About this exercise: Transcribe exactly the lines that fall between the one holding "export VERILOG_FILES = /design/flow/design.v" and the one holding "create_clock -name core_clock", inclusive, from the entries below.

Dataset content:

==> trial 95: inputs <==
Design CPU, start of the top module:
module CPU(
    input Clock,
    input Reset,
    input [15:0] Mem_Data,
	 input SerialValid,
	 input [15:0] SerialDataIn,
	 input [7:0] GamePad,
    output [15:0] Mem_Addr,
    output Mem_Write,
    output [15:0] Data_Out,
	 output [15:0] VGA_Start,
	 output [15:0] VGA_Row,
	 output SerialSend,
	 output SerialRead,
	 output [15:0] SerialDataOut
    );
	 wire [15:0] INS_TO_CPU;
	 wire [4:0] PSR_TO_CPU;
	 wire [3:0] OpCode;
	 wire [3:0] OpExt;
	 wire [3:0] RegIn;
	 wire [3:0] RegA;
	 wire [3:0] RegB;
	 wire [15:0] Immediate;
	 wire [7:0] PCImmediate;
	 wire [1:0] SelALU;
	 wire [15:0] A_to_Mux;
	 wire [15:0] A_to_ALU;
	 wire [15:0] B;
	 wire [15:0] S;
	 wire [15:0] PC_OUT;
	 wire [4:0] ALU_TO_PSR;
	 wire [15:0] Time;
	 CPU_Controller CPU_Control(Clock, Reset, INS_TO_CPU, PSR_TO_CPU, 
											GamePad, SerialDataIn, SerialValid, Time,
											OpCode, OpExt, RegWrite, RegIn, RegA, RegB, 
											Immediate, PCImmediate, SelALU, SelMEM, 
											Mem_Write, PCWrite, PCIncrement, 
											PCReset, IRReset, IRWrite, PSRReset, PSREnable,
											VGAS_R, VGAS_E, VGAR_R, VGAR_E,
											SerialSend, SerialRead);
	 RegFile2 rf(Clock, Reset, RegWrite, RegIn, RegA, RegB, S, A_to_Mux, B);
	 ALUmod brain(A_to_ALU, B, OpCode, S, OpExt, ALU_TO_PSR);
	 BusMux alu_mux(SelALU, Immediate, A_to_Mux, Mem_Data, PC_OUT, A_to_ALU);
	 Mux2 mem_mux(SelMEM, B, PC_OUT, Mem_Addr);
  ...
make LEC_CHECK=0 ABC_AREA=0 CAP_MARGIN=20 CELL_PAD_IN_SITES_GLOBAL_PLACEMENT=0 CORE_MARGIN=2 CORE_UTILIZATION=72 CTS_CLUSTER_DIAMETER=35 MAX_ROUTING_LAYER=met4 MIN_ROUTING_LAYER=met1 PLACE_DENSITY_LB_ADDON=0.26 SETUP_SLACK_MARGIN=1.16 SLEW_MARGIN=20 TNS_END_PERCENT=35 finish   # period 8.51 ns
run.sh (not shown) runs the stock make flow with config.mk's settings and CLKGATE_MAP_FILE=.
==> trial 11: changes against trial 95 <==
==> flow/config.mk (replaced) <==
export PLATFORM = sky130hd
export DESIGN_NAME = CPU
export DESIGN_NICKNAME = CPU
export VERILOG_FILES = /design/flow/design.v
export SDC_FILE = /design/flow/constraint.sdc
export NUM_CORES = 4
export LEC_CHECK = 0
export CAP_MARGIN = 20
export CORE_MARGIN = 2
export CORE_UTILIZATION = 40
export PLACE_DENSITY = 0.6
export SETUP_SLACK_MARGIN = 0.88
export SLEW_MARGIN = 20
==> flow/constraint.sdc (replaced) <==
create_clock -name core_clock -period 12.8 [get_ports {Clock}]
set_input_delay 2.5600 -clock core_clock [delete_from_list [all_inputs] [get_ports {Clock}]]
set_output_delay 2.5600 -clock core_clock [all_outputs]
set_load 0.01 [all_outputs]
==> results <==
quantity	trial 95	trial 11
Routability congestion estimate from global placement	1.36	1.07
Die x size	185 um	246 um
Die Height	185 um	246 um
Detail Placement HPWL	71.5 mm	81.3 mm
Post-CTS setup buffers	17	1
Outcome	aborted with a tool error	finished clean
Stage where the flow stopped	5_1_grt	-
Worst slack after detailed placement	-0.140 ns	0.742 ns
Post-placement cell count	3228	3440
Area of placed instances	26400 um2	25800 um2
Total die area	34100 um2	60700 um2
Simple-Gate Area Share	16.7%	16.7%
Total CTS buffers	57	43
Area of the core region	32400 um2	57900 um2
Site row count	66	88
Count of cells resized by post-cts repair	148	1
Fraction of the core area occupied by cells at floorplan	72.6%	40.6%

Result:
export VERILOG_FILES = /design/flow/design.v
export SDC_FILE = /design/flow/constraint.sdc
export NUM_CORES = 4
export LEC_CHECK = 0
export CAP_MARGIN = 20
export CORE_MARGIN = 2
export CORE_UTILIZATION = 40
export PLACE_DENSITY = 0.6
export SETUP_SLACK_MARGIN = 0.88
export SLEW_MARGIN = 20
==> flow/constraint.sdc (replaced) <==
create_clock -name core_clock -period 12.8 [get_ports {Clock}]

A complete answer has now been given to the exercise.